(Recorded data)
= = = = =
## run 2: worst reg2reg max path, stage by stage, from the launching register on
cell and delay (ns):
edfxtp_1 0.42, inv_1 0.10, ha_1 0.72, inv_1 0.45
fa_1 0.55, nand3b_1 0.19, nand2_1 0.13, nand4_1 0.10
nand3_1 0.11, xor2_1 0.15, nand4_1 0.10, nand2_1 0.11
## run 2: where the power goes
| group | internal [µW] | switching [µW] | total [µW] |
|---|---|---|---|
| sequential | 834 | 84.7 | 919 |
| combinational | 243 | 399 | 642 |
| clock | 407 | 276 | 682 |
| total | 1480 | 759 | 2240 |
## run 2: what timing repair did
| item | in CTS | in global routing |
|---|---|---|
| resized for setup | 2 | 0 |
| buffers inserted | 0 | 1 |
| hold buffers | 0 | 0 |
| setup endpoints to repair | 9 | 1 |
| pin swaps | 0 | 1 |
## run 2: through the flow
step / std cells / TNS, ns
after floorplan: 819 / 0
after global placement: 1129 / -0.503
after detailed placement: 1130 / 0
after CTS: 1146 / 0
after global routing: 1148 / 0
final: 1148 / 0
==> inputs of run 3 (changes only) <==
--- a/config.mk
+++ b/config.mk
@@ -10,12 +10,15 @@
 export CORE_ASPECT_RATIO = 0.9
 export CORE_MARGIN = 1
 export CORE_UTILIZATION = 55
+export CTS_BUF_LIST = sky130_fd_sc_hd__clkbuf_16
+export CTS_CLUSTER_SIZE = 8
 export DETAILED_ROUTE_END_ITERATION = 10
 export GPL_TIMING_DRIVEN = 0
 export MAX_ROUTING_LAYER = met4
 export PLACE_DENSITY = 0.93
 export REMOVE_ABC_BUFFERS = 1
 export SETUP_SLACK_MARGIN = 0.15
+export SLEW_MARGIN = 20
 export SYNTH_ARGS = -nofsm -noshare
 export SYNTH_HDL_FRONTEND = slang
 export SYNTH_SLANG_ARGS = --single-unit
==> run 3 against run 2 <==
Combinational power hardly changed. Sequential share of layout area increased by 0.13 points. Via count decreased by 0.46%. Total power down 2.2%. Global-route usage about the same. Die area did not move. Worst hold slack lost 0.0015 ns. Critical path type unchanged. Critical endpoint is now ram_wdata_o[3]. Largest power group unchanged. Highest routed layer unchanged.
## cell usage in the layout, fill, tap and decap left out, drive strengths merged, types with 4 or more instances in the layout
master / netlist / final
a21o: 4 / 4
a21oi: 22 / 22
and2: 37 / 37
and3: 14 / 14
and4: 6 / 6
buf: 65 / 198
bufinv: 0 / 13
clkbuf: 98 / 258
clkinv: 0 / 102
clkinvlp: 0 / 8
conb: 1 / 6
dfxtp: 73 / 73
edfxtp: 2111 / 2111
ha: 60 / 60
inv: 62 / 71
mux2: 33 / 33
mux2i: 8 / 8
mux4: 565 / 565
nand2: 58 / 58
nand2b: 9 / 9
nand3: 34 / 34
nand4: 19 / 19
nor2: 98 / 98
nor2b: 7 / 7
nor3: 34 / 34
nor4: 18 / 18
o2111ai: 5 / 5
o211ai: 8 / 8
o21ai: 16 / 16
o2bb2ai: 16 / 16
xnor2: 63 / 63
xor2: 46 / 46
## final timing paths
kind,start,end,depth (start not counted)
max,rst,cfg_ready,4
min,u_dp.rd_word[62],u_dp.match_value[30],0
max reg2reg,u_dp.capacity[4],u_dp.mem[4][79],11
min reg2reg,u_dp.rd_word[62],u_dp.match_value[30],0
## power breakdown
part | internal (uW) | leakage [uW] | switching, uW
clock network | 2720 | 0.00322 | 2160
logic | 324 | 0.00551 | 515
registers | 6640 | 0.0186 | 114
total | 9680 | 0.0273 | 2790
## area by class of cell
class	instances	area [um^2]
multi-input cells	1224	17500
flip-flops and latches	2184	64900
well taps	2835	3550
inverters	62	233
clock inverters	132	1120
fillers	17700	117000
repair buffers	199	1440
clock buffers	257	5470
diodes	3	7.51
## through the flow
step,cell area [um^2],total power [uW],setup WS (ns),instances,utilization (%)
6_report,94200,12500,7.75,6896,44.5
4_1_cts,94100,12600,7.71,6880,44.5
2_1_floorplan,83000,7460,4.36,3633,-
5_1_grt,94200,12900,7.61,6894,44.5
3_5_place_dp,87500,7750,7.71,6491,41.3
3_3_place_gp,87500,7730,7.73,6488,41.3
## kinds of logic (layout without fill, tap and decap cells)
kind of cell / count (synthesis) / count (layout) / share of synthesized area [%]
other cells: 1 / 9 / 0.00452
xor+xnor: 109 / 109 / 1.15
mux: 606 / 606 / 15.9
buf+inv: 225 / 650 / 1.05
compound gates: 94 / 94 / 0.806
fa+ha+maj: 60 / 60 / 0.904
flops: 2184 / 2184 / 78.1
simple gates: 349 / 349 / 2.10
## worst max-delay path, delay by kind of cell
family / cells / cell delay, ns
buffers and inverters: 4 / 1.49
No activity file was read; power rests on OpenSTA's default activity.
==> src/rtl/core/bli_pkg.sv <==
// ----------------------------------------------------------------------------
// bli_pkg
// Widths, register map and reset values of the battery level interpolator.
// ----------------------------------------------------------------------------
`default_nettype none

package bli_pkg;

  localparam int MV_W    = 16;
  localparam int LEVEL_W = 14;
  localparam int PROD_W  = MV_W + LEVEL_W;
  localparam int ADDR_W  = 5;
  localparam int DATA_W  = 32;

  // register indexes (byte address / 4)
  localparam logic [2:0] REG_TOP_MV = 3'd0;
  localparam logic [2:0] REG_TOP_LVL = 3'd1;
  localparam logic [2:0] REG_MID_MV = 3'd2;
  localparam logic [2:0] REG_MID_LVL = 3'd3;
  localparam logic [2:0] REG_BOT_MV = 3'd4;
  localparam logic [2:0] REG_BOT_LVL = 3'd5;

  localparam logic [MV_W-1:0]    RST_TOP_MV  = 16'd3950;
  localparam logic [LEVEL_W-1:0] RST_TOP_LVL = 14'd10000;
  localparam logic [MV_W-1:0]    RST_MID_MV  = 16'd3550;
  localparam logic [LEVEL_W-1:0] RST_MID_LVL = 14'd625;
  localparam logic [MV_W-1:0]    RST_BOT_MV  = 16'd3100;
  localparam logic [LEVEL_W-1:0] RST_BOT_LVL = 14'd0;

endpackage

`default_nettype wire

==> src/rtl/core/battery_level_interpolator_unit.sv <==
// ----------------------------------------------------------------------------
// battery_level_interpolator_unit
// Outside the curve, an input transaction goes from the segment choice straight
// to the output register; inside it, a shift-add multiply runs, then a
// restoring divide, one quotient bit per cycle. One item at a time: the next
// input is taken only once the last result is registered, later if a result stalls.
// Synchronous active-low reset restores the curve registers to their defaults.
// ----------------------------------------------------------------------------
`default_nettype none

module battery_level_interpolator_unit
  import bli_pkg::*;
(
  input  wire logic              clk,
  input  wire logic              rst_n,
  // input stream
  input  wire logic              in_tvalid,
  output logic                   in_tready,
  input  wire logic [15:0]       in_tdata,    // [15:0] millivolts
  // result stream
  output logic                   out_tvalid,
  input  wire logic              out_tready,
  output logic [15:0]            out_tdata,   // [13:0] charge_level, [15:14] zero
  // configuration
  input  wire logic              cfg_psel,
  input  wire logic              cfg_penable,
  input  wire logic              cfg_pwrite,
  input  wire logic [ADDR_W-1:0] cfg_paddr,
  input  wire logic [DATA_W-1:0] cfg_pwdata,
  output logic [DATA_W-1:0]      cfg_prdata,
  output logic                   cfg_pready
);

  localparam logic [2:0] S_IDLE = 3'd0;
  localparam logic [2:0] S_SEL  = 3'd1;
  localparam logic [2:0] S_MUL  = 3'd2;
  localparam logic [2:0] S_DIV  = 3'd3;
  localparam logic [2:0] S_FIN  = 3'd4;

  localparam logic [3:0] MUL_LAST = 4'(MV_W - 1);
  localparam logic [3:0] DIV_LAST = 4'(LEVEL_W - 1);

  // curve registers
  logic [MV_W-1:0]    top_mv_r, mid_mv_r, bot_mv_r;
  logic [LEVEL_W-1:0] top_lvl_r, mid_lvl_r, bot_lvl_r;
  logic [2:0]         cfg_idx;
  logic               cfg_wr;

  // datapath
  logic [2:0]         state_r, state_nxt;
  logic [3:0]         cnt_r, cnt_nxt;
  logic [MV_W-1:0]    mv_r, mv_nxt;
  logic [MV_W-1:0]    span_r, span_nxt;
  logic [LEVEL_W-1:0] rise_r, rise_nxt;
  logic [LEVEL_W-1:0] base_r, base_nxt;
  logic               neg_r, neg_nxt;
  logic [PROD_W-1:0]  prod_r, prod_nxt;
  logic               out_valid_r, out_valid_nxt;
  logic [LEVEL_W-1:0] out_data_r, out_data_nxt;

  // segment selection
  logic               ge_top, ge_mid, ge_bot, seg_hi;
  logic [MV_W-1:0]    hi_mv, lo_mv;
  logic [LEVEL_W-1:0] hi_lvl, lo_lvl;

  // serial arithmetic
  logic [LEVEL_W:0]   mul_sum;
  logic [MV_W:0]      div_trial;
  logic [MV_W:0]      div_diff;
  logic [LEVEL_W-1:0] result;
  logic               out_free;

  // --------------------------------------------------------------------------
  // configuration port
  // --------------------------------------------------------------------------
  assign cfg_pready = 1'b1;
  assign cfg_idx    = cfg_paddr[4:2];
  assign cfg_wr     = cfg_psel && cfg_penable && cfg_pwrite && cfg_pready;

  always_ff @(posedge clk) begin
    if (!rst_n) begin
      top_mv_r  <= RST_TOP_MV;
      top_lvl_r <= RST_TOP_LVL;
      mid_mv_r  <= RST_MID_MV;
      mid_lvl_r <= RST_MID_LVL;
      bot_mv_r  <= RST_BOT_MV;
      bot_lvl_r <= RST_BOT_LVL;
    end else if (cfg_wr) begin
      case (cfg_idx)
        REG_TOP_MV:  top_mv_r  <= cfg_pwdata[MV_W-1:0];
        REG_TOP_LVL: top_lvl_r <= cfg_pwdata[LEVEL_W-1:0];
        REG_MID_MV:  mid_mv_r  <= cfg_pwdata[MV_W-1:0];
        REG_MID_LVL: mid_lvl_r <= cfg_pwdata[LEVEL_W-1:0];
        REG_BOT_MV:  bot_mv_r  <= cfg_pwdata[MV_W-1:0];
        REG_BOT_LVL: bot_lvl_r <= cfg_pwdata[LEVEL_W-1:0];
        default: ;
      endcase
    end
  end

  always_comb begin
    case (cfg_idx)
      REG_TOP_MV:  cfg_prdata = DATA_W'(top_mv_r);
      REG_TOP_LVL: cfg_prdata = DATA_W'(top_lvl_r);
      REG_MID_MV:  cfg_prdata = DATA_W'(mid_mv_r);
      REG_MID_LVL: cfg_prdata = DATA_W'(mid_lvl_r);
      REG_BOT_MV:  cfg_prdata = DATA_W'(bot_mv_r);
      REG_BOT_LVL: cfg_prdata = DATA_W'(bot_lvl_r);
      default:     cfg_prdata = '0;
    endcase
  end

  // --------------------------------------------------------------------------
  // segment choice: the upper segment runs mid..top, the lower bottom..mid
  // --------------------------------------------------------------------------
  assign ge_top = (mv_r >= top_mv_r);
  assign ge_mid = (mv_r >= mid_mv_r);
  assign ge_bot = (mv_r >= bot_mv_r);
  assign seg_hi = ge_mid;

  assign hi_mv  = seg_hi ? top_mv_r  : mid_mv_r;
  assign lo_mv  = seg_hi ? mid_mv_r  : bot_mv_r;
  assign hi_lvl = seg_hi ? top_lvl_r : mid_lvl_r;
  assign lo_lvl = seg_hi ? mid_lvl_r : bot_lvl_r;

  // LSB-first shift-add: high half accumulates, multiplier shifts out below
  assign mul_sum = {1'b0, prod_r[PROD_W-1:MV_W]} +
                   (prod_r[0] ? {1'b0, rise_r} : '0);

  // restoring divide: partial remainder in the high bits, quotient shifts in
  assign div_trial = {prod_r[PROD_W-1:LEVEL_W], prod_r[LEVEL_W-1]};
  assign div_diff  = div_trial - {1'b0, span_r};

  // quotient magnitude is below the level rise, so the result stays in range
  assign result   = neg_r ? (base_r - prod_r[LEVEL_W-1:0])
                          : (base_r + prod_r[LEVEL_W-1:0]);
  assign out_free = !out_valid_r || out_tready;

  always_comb begin
    state_nxt     = state_r;
    cnt_nxt       = cnt_r;
    mv_nxt        = mv_r;
    span_nxt      = span_r;
    rise_nxt      = rise_r;
    base_nxt      = base_r;
    neg_nxt       = neg_r;
    prod_nxt      = prod_r;
    out_data_nxt  = out_data_r;
    out_valid_nxt = out_valid_r && !out_tready;

    case (state_r)
      S_IDLE: begin
        if (in_tvalid) begin
          mv_nxt    = in_tdata;
          state_nxt = S_SEL;
        end
      end
      S_SEL: begin
        if (ge_top || (!ge_mid && !ge_bot)) begin
          // outside the curve: pass the end level straight through
          base_nxt  = ge_top ? top_lvl_r : bot_lvl_r;
          neg_nxt   = 1'b0;
          prod_nxt  = '0;
          state_nxt = S_FIN;
        end else begin
          span_nxt  = hi_mv - lo_mv;
          neg_nxt   = (hi_lvl < lo_lvl);
          rise_nxt  = (hi_lvl < lo_lvl) ? (lo_lvl - hi_lvl) : (hi_lvl - lo_lvl);
          base_nxt  = lo_lvl;
          prod_nxt  = {{LEVEL_W{1'b0}}, mv_r - lo_mv};
          cnt_nxt   = MUL_LAST;
          state_nxt = S_MUL;
        end
      end
      S_MUL: begin
        prod_nxt = {mul_sum, prod_r[MV_W-1:1]};
        cnt_nxt  = cnt_r - 4'd1;
        if (cnt_r == '0) begin
          cnt_nxt   = DIV_LAST;
          state_nxt = S_DIV;
        end
      end
      S_DIV: begin
        if (!div_diff[MV_W]) begin
          prod_nxt = {div_diff[MV_W-1:0], prod_r[LEVEL_W-2:0], 1'b1};
        end else begin
          prod_nxt = {div_trial[MV_W-1:0], prod_r[LEVEL_W-2:0], 1'b0};
        end
        cnt_nxt = cnt_r - 4'd1;
        if (cnt_r == '0) begin
          state_nxt = S_FIN;
        end
      end
      S_FIN: begin
        if (out_free) begin
          out_data_nxt  = result;
          out_valid_nxt = 1'b1;
          state_nxt     = S_IDLE;
        end
      end
      default: state_nxt = S_IDLE;
    endcase
  end

  always_ff @(posedge clk) begin
    if (!rst_n) begin
      state_r     <= S_IDLE;
      cnt_r       <= '0;
      out_valid_r <= 1'b0;
    end else begin
      state_r     <= state_nxt;
      cnt_r       <= cnt_nxt;
      out_valid_r <= out_valid_nxt;
    end
  end

  always_ff @(posedge clk) begin
    mv_r       <= mv_nxt;
    span_r     <= span_nxt;
    rise_r     <= rise_nxt;
    base_r     <= base_nxt;
    neg_r      <= neg_nxt;
    prod_r     <= prod_nxt;
    out_data_r <= out_data_nxt;
  end

  assign in_tready  = (state_r == S_IDLE);
  assign out_tvalid = out_valid_r;
  assign out_tdata  = {2'b00, out_data_r};

endmodule

`default_nettype wire
<file path="src/rtl/core/gnqp_pkg.sv">
package gnqp_pkg;

  localparam int MAX_QUEENS_DEF = 64;
  localparam int BOARD_SIZE_RST = 8;

  localparam int CFG_W   = 7;
  localparam int FIELD_W = 6;
  localparam int PAIRS_W = 11;

endpackage

</file>
<file path="src/rtl/core/gnqp_ram.sv">
module gnqp_ram #(
  parameter int WIDTH = 8,
  parameter int DEPTH = 64
) (
  input  logic                     clk,
  input  logic                     we,
  input  logic [$clog2(DEPTH)-1:0] waddr,
  input  logic [WIDTH-1:0]         wdata,
  input  logic [$clog2(DEPTH)-1:0] raddr,
  output logic [WIDTH-1:0]         rdata
);

  logic [WIDTH-1:0] mem [DEPTH];

  always_ff @(posedge clk) begin
    if (we) begin
      mem[waddr] <= wdata;
    end
    rdata <= mem[raddr];
  end

endmodule

</file>
<file path="src/rtl/core/greedy_n_queens_placer_core.sv">
// Sequence: clear every count-table entry, place row 0 at the clamped first column, then for each later
// row scan n columns (count-table reads through a shared add/compare unit) and update the tables.
// A new start is taken only after the last row is reported; busy stays high meanwhile.
// Each result word is strobed on out_valid for one cycle; the receiver cannot stall.
// Reset (synchronous, rst_n low): idle, board_size = 8; the count tables clear on every start.
module greedy_n_queens_placer_core #(
  parameter int MAX_QUEENS = gnqp_pkg::MAX_QUEENS_DEF
) (
  input  logic                         clk,
  input  logic                         rst_n,
  input  logic                         start,
  output logic                         busy,
  input  logic [gnqp_pkg::FIELD_W-1:0] in_first_column,
  output logic                         out_valid,
  output logic [gnqp_pkg::FIELD_W-1:0] out_row_index,
  output logic [gnqp_pkg::FIELD_W-1:0] out_queen_column,
  output logic [gnqp_pkg::PAIRS_W-1:0] out_attack_pairs,
  output logic                         out_last_row,
  input  logic                         cfg_valid,
  output logic                         cfg_ready,
  input  logic [gnqp_pkg::CFG_W-1:0]   cfg_board_size
);

  localparam int AW  = $clog2(MAX_QUEENS);
  localparam int AW2 = $clog2(2 * MAX_QUEENS);
  localparam int NW  = $clog2(MAX_QUEENS + 1);
  localparam int CW  = $clog2(MAX_QUEENS);
  localparam int SW  = CW + 2;
  localparam int FW  = gnqp_pkg::FIELD_W;
  localparam int PW  = gnqp_pkg::PAIRS_W;
  localparam int GW  = gnqp_pkg::CFG_W;

  typedef enum logic [2:0] {ST_IDLE, ST_CLEAR, ST_FIRST, ST_SCAN, ST_UPDATE} state_t;

  state_t        state_r, state_nxt;
  logic [GW-1:0] cfg_size_r, cfg_size_nxt;
  logic [NW-1:0] n_r, n_nxt;
  logic [AW-1:0] start_col_r, start_col_nxt;
  logic [AW2-1:0] clr_addr_r, clr_addr_nxt;
  logic [AW-1:0] row_r, row_nxt;
  logic          iss_on_r, iss_on_nxt;
  logic [AW-1:0] iss_col_r, iss_col_nxt;
  logic          p_v_r, p_v_nxt;
  logic [AW-1:0] p_col_r, p_col_nxt;
  logic [SW-1:0] best_hits_r, best_hits_nxt;
  logic [AW-1:0] best_col_r, best_col_nxt;
  logic [CW-1:0] best_c_r, best_c_nxt;
  logic [CW-1:0] best_d1_r, best_d1_nxt;
  logic [CW-1:0] best_d2_r, best_d2_nxt;
  logic [PW-1:0] pairs_r, pairs_nxt;
  logic          out_valid_r, out_valid_nxt;
  logic [FW-1:0] out_row_r, out_row_nxt;
  logic [FW-1:0] out_col_r, out_col_nxt;
  logic [PW-1:0] out_pairs_r, out_pairs_nxt;
  logic          out_last_r, out_last_nxt;

  logic [NW-1:0] size_eff;
  logic [NW-1:0] size_m1;
  logic [AW-1:0] start_clamp;
  logic [SW-1:0] hits;
  logic [PW-1:0] pairs_sum;

  logic           we;
  logic [AW-1:0]  c_waddr;
  logic [AW2-1:0] d1_waddr, d2_waddr;
  logic [CW-1:0]  c_wdata, d1_wdata, d2_wdata;
  logic [AW-1:0]  c_raddr;
  logic [AW2-1:0] d1_raddr, d2_raddr;
  logic [CW-1:0]  c_rdata, d1_rdata, d2_rdata;

  gnqp_ram #(.WIDTH(CW), .DEPTH(MAX_QUEENS)) u_col_ram (
    .clk(clk), .we(we), .waddr(c_waddr), .wdata(c_wdata),
    .raddr(c_raddr), .rdata(c_rdata)
  );

  gnqp_ram #(.WIDTH(CW), .DEPTH(2 * MAX_QUEENS)) u_diag_ram (
    .clk(clk), .we(we), .waddr(d1_waddr), .wdata(d1_wdata),
    .raddr(d1_raddr), .rdata(d1_rdata)
  );

  gnqp_ram #(.WIDTH(CW), .DEPTH(2 * MAX_QUEENS)) u_anti_ram (
    .clk(clk), .we(we), .waddr(d2_waddr), .wdata(d2_wdata),
    .raddr(d2_raddr), .rdata(d2_rdata)
  );

  always_comb begin
    if (cfg_size_r == '0) begin
      size_eff = NW'(1);
    end else if (cfg_size_r > GW'(MAX_QUEENS)) begin
      size_eff = NW'(MAX_QUEENS);
    end else begin
      size_eff = NW'(cfg_size_r);
    end
    size_m1 = size_eff - NW'(1);
    if (GW'(in_first_column) > GW'(size_m1)) begin
      start_clamp = AW'(size_m1);
    end else begin
      start_clamp = AW'(in_first_column);
    end
  end

  assign c_raddr  = iss_col_r;
  assign d1_raddr = AW2'(iss_col_r) + AW2'(MAX_QUEENS - 1) - AW2'(row_r);
  assign d2_raddr = AW2'(iss_col_r) + AW2'(row_r);

  assign hits      = SW'(c_rdata) + SW'(d1_rdata) + SW'(d2_rdata);
  assign pairs_sum = pairs_r + PW'(best_hits_r);

  always_comb begin
    we       = 1'b0;
    c_waddr  = best_col_r;
    d1_waddr = AW2'(best_col_r) + AW2'(MAX_QUEENS - 1) - AW2'(row_r);
    d2_waddr = AW2'(best_col_r) + AW2'(row_r);
    c_wdata  = best_c_r + CW'(1);
    d1_wdata = best_d1_r + CW'(1);
    d2_wdata = best_d2_r + CW'(1);
    case (state_r)
      ST_CLEAR: begin
        we       = 1'b1;
        c_waddr  = clr_addr_r[AW-1:0];
        d1_waddr = clr_addr_r;
        d2_waddr = clr_addr_r;
        c_wdata  = '0;
        d1_wdata = '0;
        d2_wdata = '0;
      end
      ST_FIRST: begin
        we       = 1'b1;
        c_waddr  = start_col_r;
        d1_waddr = AW2'(start_col_r) + AW2'(MAX_QUEENS - 1);
        d2_waddr = AW2'(start_col_r);
        c_wdata  = CW'(1);
        d1_wdata = CW'(1);
        d2_wdata = CW'(1);
      end
      ST_UPDATE: begin
        we = 1'b1;
      end
      default: begin
        we = 1'b0;
      end
    endcase
  end

  always_comb begin
    state_nxt     = state_r;
    cfg_size_nxt  = cfg_size_r;
    n_nxt         = n_r;
    start_col_nxt = start_col_r;
    clr_addr_nxt  = clr_addr_r;
    row_nxt       = row_r;
    iss_on_nxt    = 1'b0;
    iss_col_nxt   = iss_col_r;
    p_v_nxt       = 1'b0;
    p_col_nxt     = p_col_r;
    best_hits_nxt = best_hits_r;
    best_col_nxt  = best_col_r;
    best_c_nxt    = best_c_r;
    best_d1_nxt   = best_d1_r;
    best_d2_nxt   = best_d2_r;
    pairs_nxt     = pairs_r;
    out_valid_nxt = 1'b0;
    out_row_nxt   = out_row_r;
    out_col_nxt   = out_col_r;
    out_pairs_nxt = out_pairs_r;
    out_last_nxt  = out_last_r;

    if (cfg_valid) begin
      cfg_size_nxt = cfg_board_size;
    end

    case (state_r)
      ST_IDLE: begin
        if (start) begin
          n_nxt         = size_eff;
          start_col_nxt = start_clamp;
          clr_addr_nxt  = '0;
          state_nxt     = ST_CLEAR;
        end
      end
      ST_CLEAR: begin
        clr_addr_nxt = clr_addr_r + AW2'(1);
        if (clr_addr_r == AW2'(2 * MAX_QUEENS - 1)) begin
          state_nxt = ST_FIRST;
        end
      end
      ST_FIRST: begin
        pairs_nxt     = '0;
        out_valid_nxt = 1'b1;
        out_row_nxt   = '0;
        out_col_nxt   = FW'(start_col_r);
        out_pairs_nxt = '0;
        out_last_nxt  = (n_r == NW'(1));
        if (n_r == NW'(1)) begin
          state_nxt = ST_IDLE;
        end else begin
          row_nxt       = AW'(1);
          iss_on_nxt    = 1'b1;
          iss_col_nxt   = '0;
          best_hits_nxt = '1;
          state_nxt     = ST_SCAN;
        end
      end
      ST_SCAN: begin
        if (iss_on_r) begin
          p_v_nxt   = 1'b1;
          p_col_nxt = iss_col_r;
          if (NW'(iss_col_r) != n_r - NW'(1)) begin
            iss_on_nxt  = 1'b1;
            iss_col_nxt = iss_col_r + AW'(1);
          end
        end
        if (p_v_r) begin
          if (hits < best_hits_r) begin
            best_hits_nxt = hits;
            best_col_nxt  = p_col_r;
            best_c_nxt    = c_rdata;
            best_d1_nxt   = d1_rdata;
            best_d2_nxt   = d2_rdata;
          end
          if (NW'(p_col_r) == n_r - NW'(1)) begin
            state_nxt = ST_UPDATE;
          end
        end
      end
      ST_UPDATE: begin
        pairs_nxt     = pairs_sum;
        out_valid_nxt = 1'b1;
        out_row_nxt   = FW'(row_r);
        out_col_nxt   = FW'(best_col_r);
        out_pairs_nxt = pairs_sum;
        out_last_nxt  = (NW'(row_r) == n_r - NW'(1));
        if (NW'(row_r) == n_r - NW'(1)) begin
          state_nxt = ST_IDLE;
        end else begin
          row_nxt       = row_r + AW'(1);
          iss_on_nxt    = 1'b1;
          iss_col_nxt   = '0;
          best_hits_nxt = '1;
          state_nxt     = ST_SCAN;
        end
      end
      default: begin
        state_nxt = ST_IDLE;
      end
    endcase
  end

  always_ff @(posedge clk) begin
    if (!rst_n) begin
      state_r     <= ST_IDLE;
      cfg_size_r  <= GW'(gnqp_pkg::BOARD_SIZE_RST);
      iss_on_r    <= 1'b0;
      p_v_r       <= 1'b0;
      out_valid_r <= 1'b0;
    end else begin
      state_r     <= state_nxt;
      cfg_size_r  <= cfg_size_nxt;
      iss_on_r    <= iss_on_nxt;
      p_v_r       <= p_v_nxt;
      out_valid_r <= out_valid_nxt;
    end
    n_r         <= n_nxt;
    start_col_r <= start_col_nxt;
    clr_addr_r  <= clr_addr_nxt;
    row_r       <= row_nxt;
    iss_col_r   <= iss_col_nxt;
    p_col_r     <= p_col_nxt;
    best_hits_r <= best_hits_nxt;
    best_col_r  <= best_col_nxt;
    best_c_r    <= best_c_nxt;
    best_d1_r   <= best_d1_nxt;
    best_d2_r   <= best_d2_nxt;
    pairs_r     <= pairs_nxt;
    out_row_r   <= out_row_nxt;
    out_col_r   <= out_col_nxt;
    out_pairs_r <= out_pairs_nxt;
    out_last_r  <= out_last_nxt;
  end

  assign busy             = (state_r != ST_IDLE);
  assign cfg_ready        = 1'b1;
  assign out_valid        = out_valid_r;
  assign out_row_index    = out_row_r;
  assign out_queen_column = out_col_r;
  assign out_attack_pairs = out_pairs_r;
  assign out_last_row     = out_last_r;

  a_start_busy: assert property (@(posedge clk) disable iff (!rst_n)
    start && !busy |=> busy)
    else $error("accepted word did not raise busy");

  a_row0_pairs: assert property (@(posedge clk) disable iff (!rst_n)
    out_valid && out_row_index == '0 |-> out_attack_pairs == '0)
    else $error("row zero reported nonzero pairs");

  a_pipe_scan: assert property (@(posedge clk) disable iff (!rst_n)
    p_v_r |-> state_r == ST_SCAN)
    else $error("compare stage valid outside scan");

  a_iss_range: assert property (@(posedge clk) disable iff (!rst_n)
    iss_on_r |-> NW'(iss_col_r) < n_r)
    else $error("column issue beyond board");

endmodule
</file>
= = = = =
**ACTIVITY**
Taking the entries above, print exactly the lines starting at the line with "fa+ha+maj: 60 / 60 / 0.904" and ending at the line with "buffers and inverters: 4 / 1.49", both included.

**SOLUTION TO THIS EXERCISE**
fa+ha+maj: 60 / 60 / 0.904
flops: 2184 / 2184 / 78.1
simple gates: 349 / 349 / 2.10
## worst max-delay path, delay by kind of cell
family / cells / cell delay, ns
buffers and inverters: 4 / 1.49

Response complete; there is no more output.